Jeses Christ man. Can't you get anything right? First you make this ridiculous claim [] then you post that drivel? RTM got the idea for the worm from reading The Shockwave Rider which was his favorite book at the time. Your story about transformers that weren't wound properly causing systems to be vulnerable to attack over the internet is also hilarious. Thanks for the laugh!

Re:The Shockwave Rider (1)

eyenot (102141) | about a year ago | (#45322711)

Why would you go on to mis-read my anecdote? Does it somehow bolster your cause?

How was I supposed to know that RTM (Jr.) got his hookworm idea *from* The Shockwave Rider when there was a magazine article that portrayed his father as using the same book to teach RTM a lesson about what he had done wrong?

NPR radio play (1)

cpuffer_hammer (31542) | about a year ago | (#45313437)

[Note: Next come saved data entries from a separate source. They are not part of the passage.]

Background: an optimization exercise with open tools, aiming at small area and a short achievable clock period. Do not read the settings as production practice.
At most, simulation tests tie the RTL to the original design; equivalence was not proved.
The RTL of runs 1 to 3 was laid out without a check of its function.
Power is estimated from default activity; no workload was simulated.

==> flow/design.v <==
package soccer_pkg;
    typedef logic [23:0] rgb_t;
    typedef enum logic [1:0] {
        MATCH_KICKOFF = 2'd0,
        MATCH_PLAY    = 2'd1,
        MATCH_GOAL    = 2'd2
    } match_state_t;
    localparam int COORD_W = 12;
    localparam rgb_t SKY_BG     = 24'h070A12;
    localparam rgb_t GRASS_A    = 24'h0A5C1F;
    localparam rgb_t GRASS_B    = 24'h0D6A26;
    localparam rgb_t LINE_WHITE = 24'hF5F7FF;
    localparam rgb_t BALL_WHITE = 24'hF7F7F7;
    localparam rgb_t SCORE_BG   = 24'h0E1016;
    localparam rgb_t SCORE_FG   = 24'hECEFF4;
    localparam int PITCH_MARGIN = 16;
    localparam int BALL_R       = 4;
    localparam int GOAL_HALF    = 12;
    localparam int STRIPE_SHIFT = 3;
    localparam int DIGIT_SCALE  = 2;
    localparam int SB_LEFT      = 8;
    localparam int SB_GAP       = 3;
    localparam int SERVE_SPEED    = 2;
    localparam int KICKOFF_FRAMES = 4;
    localparam int GOAL_FRAMES    = 8;
endpackage
`timescale 1ns/1ps
module soccer_overlay #(
    parameter int H_ACTIVE = 1920,
    parameter int V_ACTIVE = 1080
) (
    input  logic             clk_i,
    input  logic             rst_i,
    input  logic             cen_i,
    input  logic             vid_sel_i,
    input  soccer_pkg::rgb_t vid_rgb_i,
    input  logic [1:0]       vh_blank_i,
    input  logic [2:0]       dvh_sync_i,
    output logic [2:0]       dvh_sync_o,
    output soccer_pkg::rgb_t vid_rgb_o
);
    localparam logic [2:0] C_SKY   = 3'd0;
    localparam logic [2:0] C_GRA   = 3'd1;
    localparam logic [2:0] C_GRB   = 3'd2;
    localparam logic [2:0] C_LINE  = 3'd3;
    localparam logic [2:0] C_BALL  = 3'd4;
    localparam logic [2:0] C_SBG   = 3'd5;
    localparam logic [2:0] C_SFG   = 3'd6;
    logic        de_i;
    logic        de_q;
    logic [10:0] nx_q;
    logic [10:0] py_q;
    logic        tick;
    assign de_i = dvh_sync_i[2];
    assign tick = de_i & ~de_q & (py_q == 11'd0);
    always_ff @(posedge clk_i) begin
        if (rst_i) begin
            de_q <= 1'b0;
            nx_q <= 11'd1;
            py_q <= '0;
        end else if (cen_i) begin
            de_q <= de_i;
            if (!de_i) begin
                nx_q <= 11'd1;
            end else if (nx_q[10:7] != 4'b1111) begin
                nx_q <= nx_q + 1'b1;
            end
            if (!de_i && de_q) begin
                py_q <= (py_q == 11'd1079) ? 11'd0 : py_q + 1'b1;
            end
        end
    end
    logic [3:0] ph_q;
    logic       odd_q;
    logic [3:0] half_q;
    logic [9:0] bc_q;
    logic [9:0] bc_next;
    logic       goal;
    assign bc_next = odd_q ? bc_q - 1'b1 : bc_q + 1'b1;
    assign goal    = odd_q ? (bc_q == 10'd8) : (bc_q == 10'd946);
    always_ff @(posedge clk_i) begin
        if (rst_i) begin
            ph_q   <= '0;
            odd_q  <= 1'b0;
            half_q <= '0;
            bc_q   <= 10'd477;
        end else if (cen_i && tick) begin
            if (ph_q == 4'd4) begin
                bc_q <= bc_next;
                if (goal) begin
                    ph_q  <= 4'd8;
                    odd_q <= ~odd_q;
                    if (odd_q && half_q != 4'd9) begin
                        half_q <= half_q + 1'b1;
                    end
                end
            end else begin
                ph_q <= ph_q + 1'b1;
                if (ph_q == 4'd3) begin
                    bc_q <= bc_next;
                end
                if (ph_q == 4'd15) begin
                    bc_q <= 10'd477;
                end
            end
        end
    end
    function automatic logic [14:0] glyph(input logic [3:0] d);
        case (d)
            4'd0:    glyph = 15'b111_101_101_101_111;
            4'd1:    glyph = 15'b010_110_010_010_111;
            4'd2:    glyph = 15'b111_001_111_100_111;
            4'd3:    glyph = 15'b111_001_111_001_111;
            4'd4:    glyph = 15'b101_101_111_001_001;
            4'd5:    glyph = 15'b111_100_111_001_111;
            4'd6:    glyph = 15'b111_100_111_101_111;
            4'd7:    glyph = 15'b111_001_001_001_001;
            4'd8:    glyph = 15'b111_101_111_101_111;
            4'd9:    glyph = 15'b111_101_111_001_111;
            default: glyph = 15'b000_000_000_000_000;
        endcase
    endfunction
    logic [10:0] x;
    logic [10:0] y;
    logic        x_lo;
    logic        in_pitch;
    logic        on_line;
    logic        in_board;
    logic        ball_row;
    logic [2:0]  ball_r;
    logic [9:0]  m;
    logic        m_small;
    logic        on_ball;
    logic        dig_a_x;
    logic        dig_b_x;
    logic        dig_y;
    logic [1:0]  gcol;
    logic [2:0]  grow;
    logic [3:0]  digit;
    logic [14:0] gbits;
    logic        lit;
    logic [2:0]  scene;
    always_comb begin
        x = nx_q;
        y = py_q;
        x_lo     = (x[10:6] == 5'd0);
        in_pitch = (x >= 11'd16) && (x <= 11'd1903) && (y >= 11'd16) && (y <= 11'd1063);
        on_line  = (x <= 11'd17) || (x >= 11'd1902) || (y <= 11'd17) || (y >= 11'd1062) ||
                   (x == 11'd959) || (x == 11'd960);
        in_board = x_lo && (x[5:0] >= 6'd8) && (x[5:0] <= 6'd33) &&
                   (y >= 11'd1067) && (y <= 11'd1078);
        ball_row = (y >= 11'd536) && (y <= 11'd544);
        case (y[3:0])
            4'd12:   ball_r = 3'd4;    
            4'd10,
            4'd11,
            4'd13,
            4'd14:   ball_r = 3'd3;
            4'd9,
            4'd15:   ball_r = 3'd2;
            default: ball_r = 3'd0;    
        endcase
        m       = x[10:1] - bc_q;
        m_small = (m[9:3] == 7'd0);
        on_ball = 1'b0;
        if (ball_row && m_small) begin
            case ({ball_r, x[0], m[2:0]})
                {3'd4, 1'b0, 3'd1}, {3'd4, 1'b0, 3'd2}, {3'd4, 1'b0, 3'd3},
                {3'd4, 1'b0, 3'd4}, {3'd4, 1'b0, 3'd5},
                {3'd4, 1'b1, 3'd1}, {3'd4, 1'b1, 3'd2}, {3'd4, 1'b1, 3'd3},
                {3'd4, 1'b1, 3'd4}: on_ball = 1'b1;
                {3'd3, 1'b0, 3'd2}, {3'd3, 1'b0, 3'd3}, {3'd3, 1'b0, 3'd4},
                {3'd3, 1'b1, 3'd1}, {3'd3, 1'b1, 3'd2}, {3'd3, 1'b1, 3'd3},
                {3'd3, 1'b1, 3'd4}: on_ball = 1'b1;
                {3'd2, 1'b0, 3'd2}, {3'd2, 1'b0, 3'd3}, {3'd2, 1'b0, 3'd4},
                {3'd2, 1'b1, 3'd2}, {3'd2, 1'b1, 3'd3}: on_ball = 1'b1;
                {3'd0, 1'b0, 3'd3}: on_ball = 1'b1;
                default: on_ball = 1'b0;
            endcase
        end
        dig_y   = (y >= 11'd1068) && (y <= 11'd1077);
        grow    = 3'(y[4:1] - 4'd6);
        dig_a_x = x_lo && (x[5:0] >= 6'd12) && (x[5:0] <= 6'd17);
        dig_b_x = x_lo && (x[5:0] >= 6'd24) && (x[5:0] <= 6'd29);
        gcol    = dig_a_x ? 2'(x[2:1] + 2'd2) : x[2:1];
        digit   = (dig_a_x && odd_q && half_q != 4'd9) ? half_q + 1'b1 : half_q;
        gbits   = glyph(digit);
        lit     = (dig_a_x || dig_b_x) && dig_y &&
                  gbits[(3'd4 - grow) * 3 + (2'd2 - gcol)];
        scene = C_SKY;
        if (in_pitch) begin
            scene = x[3] ? C_GRB : C_GRA;
            if (on_line) begin
                scene = C_LINE;
            end
        end
        if (on_ball) begin
            scene = C_BALL;
        end
        if (in_board) begin
            scene = lit ? C_SFG : C_SBG;
        end
    end
    logic [2:0] code_q;
    always_ff @(posedge clk_i) begin
        if (rst_i) begin
            code_q <= C_SKY;
        end else if (cen_i) begin
            code_q <= de_i ? scene : C_SKY;
        end
    end
    soccer_pkg::rgb_t colour;
    always_comb begin
        case (code_q)
            C_GRA:   colour = soccer_pkg::GRASS_A;
            C_GRB:   colour = soccer_pkg::GRASS_B;
            C_LINE:  colour = soccer_pkg::LINE_WHITE;
            C_BALL:  colour = soccer_pkg::BALL_WHITE;
            C_SBG:   colour = soccer_pkg::SCORE_BG;
            C_SFG:   colour = soccer_pkg::SCORE_FG;
            default: colour = soccer_pkg::SKY_BG;
        endcase
    end
    always_ff @(posedge clk_i) begin
        if (rst_i) begin
            vid_rgb_o  <= soccer_pkg::SKY_BG;
            dvh_sync_o <= 3'b000;
        end else if (cen_i) begin
            vid_rgb_o  <= (vid_sel_i && de_i) ? colour : vid_rgb_i;
            dvh_sync_o <= dvh_sync_i;
        end
    end
endmodule
==> flow/run.sh <==
#!/bin/bash
# synth_recipe.tcl (not shown) runs the flow's synth.tcl, then flattens the netlist and writes it again
# the make line also repeats each setting of config.mk as NAME=value (left out here)
make -C /OpenROAD-flow-scripts/flow DESIGN_CONFIG=/design/flow/config.mk WORK_HOME=/design/flow/orfs CLKGATE_MAP_FILE= SYNTH_SCRIPT=/design/flow/synth_recipe.tcl finish
==> flow/config.mk <==
export PLATFORM = sky130hd
export DESIGN_NAME = soccer_overlay
export DESIGN_NICKNAME = soccer_overlay
export VERILOG_FILES = /design/flow/design.v
export SDC_FILE = /design/flow/constraint.sdc
export NUM_CORES = 4
export LEC_CHECK = 0
export CAP_MARGIN = 20
export CORE_MARGIN = 2
export CORE_UTILIZATION = 40
export SLEW_MARGIN = 20
==> flow/constraint.sdc <==
create_clock -name core_clock -period 13.0 [get_ports {clk_i}]
set_input_delay 2.6000 -clock core_clock [delete_from_list [all_inputs] [get_ports {clk_i}]]
set_output_delay 2.6000 -clock core_clock [all_outputs]
set_load 0.01 [all_outputs]
==> summary.md, run 1 <==
| Metric | Value |
|---|---|
| Vias in the first global route | `4,970` |
| Final Hold Fails | `0` |
| Largest net degree at the start of global routing | `52` |
| HPWL after DPL | `10,390 µm` |
| Top cell type by total area after synthesis | `dfxtp_1` |
| RSZ-0062 raised after global routing | `no` |
| DR iter-0 viols | `304` |
| Slew of the pin with the lowest slew margin | `881.0 ps` |
| Largest cells by area after synthesis | `dfxtp_1 26%, ha_1 13%, a21oi_1 5.6%, nor2_1 5.3%, nand2_1 4.1%` |
| Vias | `5,083` |
| Startpoint Class | `primary input` |
| Minimum clock period after layout | `5072 ps` |
| Worst r2r src | `nx_q[0]$_SDFFE_PP1P_` |
| Starting Density | `0.4113` |
| Crit-path max FO | `51` |
| Synth top area share | `0.2599` |
| Syn nets | `803` |
| Via density | `5.501` |
| Commonest cells in the netlist | `77 x nor2_1, 71 x dfxtp_1, 61 x a21oi_1, 60 x nand2_1, 56 x ha_1` |
| Clk sink count | `71` |
| Placed instance count | `908` |
| Crit path to | `bc_q[9]$_SDFFE_PP0P_` |
| Total wire length | `14,050 µm` |
| Worst Path Arrival | `5340 ps` |
| Total Die Area | `14,620 µm²` |
| Die width | `120.9 µm` |
| Core Rows | `42` |
| First-pass GRT wire length | `23,550 µm` |
| Hold_buf cts | `0` |
| Synth async-reset ratio | `0` |
| Pleak | `0.002544 µW` |
| I/O pins | `60` |
| Gates resized, CTS repair | `0` |
| Max Cap Viol | `0` |
| Status | `finished clean` |
| Core area | `13,300 µm²` |
| Synth Register Bits | `71` |
| Synth-to-Final Area Change | `17.25%` |
| Root buffer cell | `clkbuf_16` |
| Hold Crit Depth | `2` |
| Fin cells | `924` |
| Antenna diode instance count | `0` |
| Post-synthesis instance area | `5469 µm²` |
| Layout Nets | `836` |
| Initial antenna violation count | `0` |
| Final number of setup-violating endpoints | `0` |
| Fin area | `6412 µm²` |
| Worst R2R Setup Slack | `8250 ps` |
| Max Slew Vio Count | `0` |
| P per Cell Area | `86.39 nW/µm²` |
| Number of synthesized flops with an enable pin | `0` |
| Fmax | `197.1 MHz` |
| Sequential share of the synthesized area | `0.2599` |
| HP Class | `flip-flop to flip-flop` |
| FF-to-FF End | `code_q[0]$_SDFFE_PP0P_` |
| Worst Path Required | `13,270 ps` |
| Clk Latency, worst-skew pair | `340 ps` |
| DP Area | `6110 µm²` |
| Max VDD drop | `0.07915 mV` |
| CTS tree | `done` |
| Cell variety after synth | `70` |
| Die Y | `120.9 µm` |
| Setup Skew | `6.135 ps` |
| Dominant cell by count in the synthesized netlist | `nor2_1` |
| Detail Route Antenna Nets | `0` |
| # DRC | `0` |
| Port bufs | `57` |
| Clock tree buffer depth | `2` |
| Post-Syn Instances | `710` |
| Slew HR | `0.4127` |
| Syn avg cell area | `7.703 µm²` |
| CTS H-tree depth | `3` |
| Crit end category | `flip-flop` |
| Avg WL per Cell | `15.21 µm` |
| FF-to-FF path depth | `19` |
| Postcts setup bufs | `0` |
| Synth Warn # | `1` |
| Drt pass-1 iters | `5` |
| Setup_tns | `0 ps` |
| GRT Residual Overflow | `0` |
| Routability cong. | `0.9391` |
| Final worst path period share | `0.3902` |
| GRT Overall Usage | `0.1982` |
| Clock transition at path regs | `70 ps` |
| WS Path Type | `primary input to flip-flop` |
| Share of layout cells above drive strength 1 | `0.04144` |
| TritonCTS buffer count | `9` |
| Worst setup path start | `cen_i` |
| Top FF cell, synth | `dfxtp_1` |
## cells by family after synthesis
kind of cell | count (synthesis) | synth area share
buf+inv | 86 | 0.06223
compound gates | 168 | 0.2006
simple gates | 263 | 0.2318
mux | 12 | 0.02265
fa+ha+maj | 60 | 0.1428
flops | 71 | 0.2599
xor+xnor | 50 | 0.08007
## power breakdown
group,switching (µW),total [µW],internal (µW)
combinational,33.6,66.6,33.1
clock,107,257,151
sequential,5.74,230,224
## sequential cells by signal, summed over array words and instances (netlist names)
register and count:
half_q 4, py_q 11, ph_q 4, de_q 1, dvh_sync_o 2, bc_q 10
vid_rgb_o 24, code_q 3, nx_q 11, odd_q 1
## critical path, stage by stage
cell and delay, ps:
buf_2 660, nand2_1 210, nor3_1 220, nand2_1 240, nor2_1 680, nand2_1 300, nor2_1 160, nand2_1 70
a31oi_1 180
## layout make-up
class	instances	area (µm²)
clock inverters	7	77.57
inverters	50	187.7
multi-input cells	553	3707
flip-flops and latches	71	1421
fillers	1317	6883
clock buffers	9	225.2
repair buffers	58	573.1
well taps	176	220.2
## layer usage
metal	GRT usage	wire [µm]	vias to the layer above
li1	-	-	2567
met1	0.2521	6515	2363
met2	0.3223	6462	129
met3	0.04934	784	24
met4	0.07558	289	0
met5	0	0	-
## worst min-delay path by stage
| stage | startpoint | end | slack, ps |
|---|---|---|---|
| floorplan | ph_q[0]$_SDFFE_PP0P_ | ph_q[0]$_SDFFE_PP0P_ | 480 |
| global placement | vid_rgb_o[0]$_SDFFE_PP0P_ | vid_rgb_o[0]$_SDFFE_PP0P_ | 460 |
| global route | vid_rgb_o[20]$_SDFFE_PP0P_ | vid_rgb_o[20]$_SDFFE_PP0P_ | 490 |
| CTS | vid_rgb_o[19]$_SDFFE_PP0P_ | vid_rgb_o[19]$_SDFFE_PP0P_ | 470 |
| detailed placement | vid_rgb_o[19]$_SDFFE_PP0P_ | vid_rgb_o[19]$_SDFFE_PP0P_ | 460 |
| finish | vid_rgb_o[19]$_SDFFE_PP0P_ | vid_rgb_o[19]$_SDFFE_PP0P_ | 470 |
## cell usage in the layout, fill, tap and decap left out, drive strengths merged, types with 26 or more instances in the layout
master         count
a21oi             62
clkdlybuf4s50     56
dfxtp             71
ha                56
inv               53
nand2             60
nand3             26
nor2              77
o21ai             32
## per-stage QoR
stage / worst slack [ps] / total power, µW / utilization / hold slack (ps)
after floorplan: 8797 / 272.2 / - / 484.1
after global placement: 7597 / 300.3 / 0.4595 / 455.7
after detailed placement: 7594 / 301.6 / 0.4595 / 459.6
after CTS: 7928 / 559.5 / 0.4823 / 471.3
after global routing: 7638 / 577.0 / 0.4823 / 487.3
final: 7928 / 554.0 / 0.4823 / 469.9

I think is was NPR All Things Considered that explained how the Morris Worm worked with a radio play. Does anyone know where to find a recording.
It was both funny and reasonably accurate considering it was intended to explain to a mostly non technical audience of NPR the idea of a buffer overflow.

Nice Trip Down Memory Lane (0)

Anonymous Coward | about a year ago | (#45315561)

I remember it well.

Madelbrot fractal more of a threat :-) (1)

peter303 (12292) | about a year ago | (#45325455)

After that Martin Gardener article in Scientific American, everyone coded up iterative fractals on their computers and consumed a large fraction of the worlds computing resources. About the same time period too.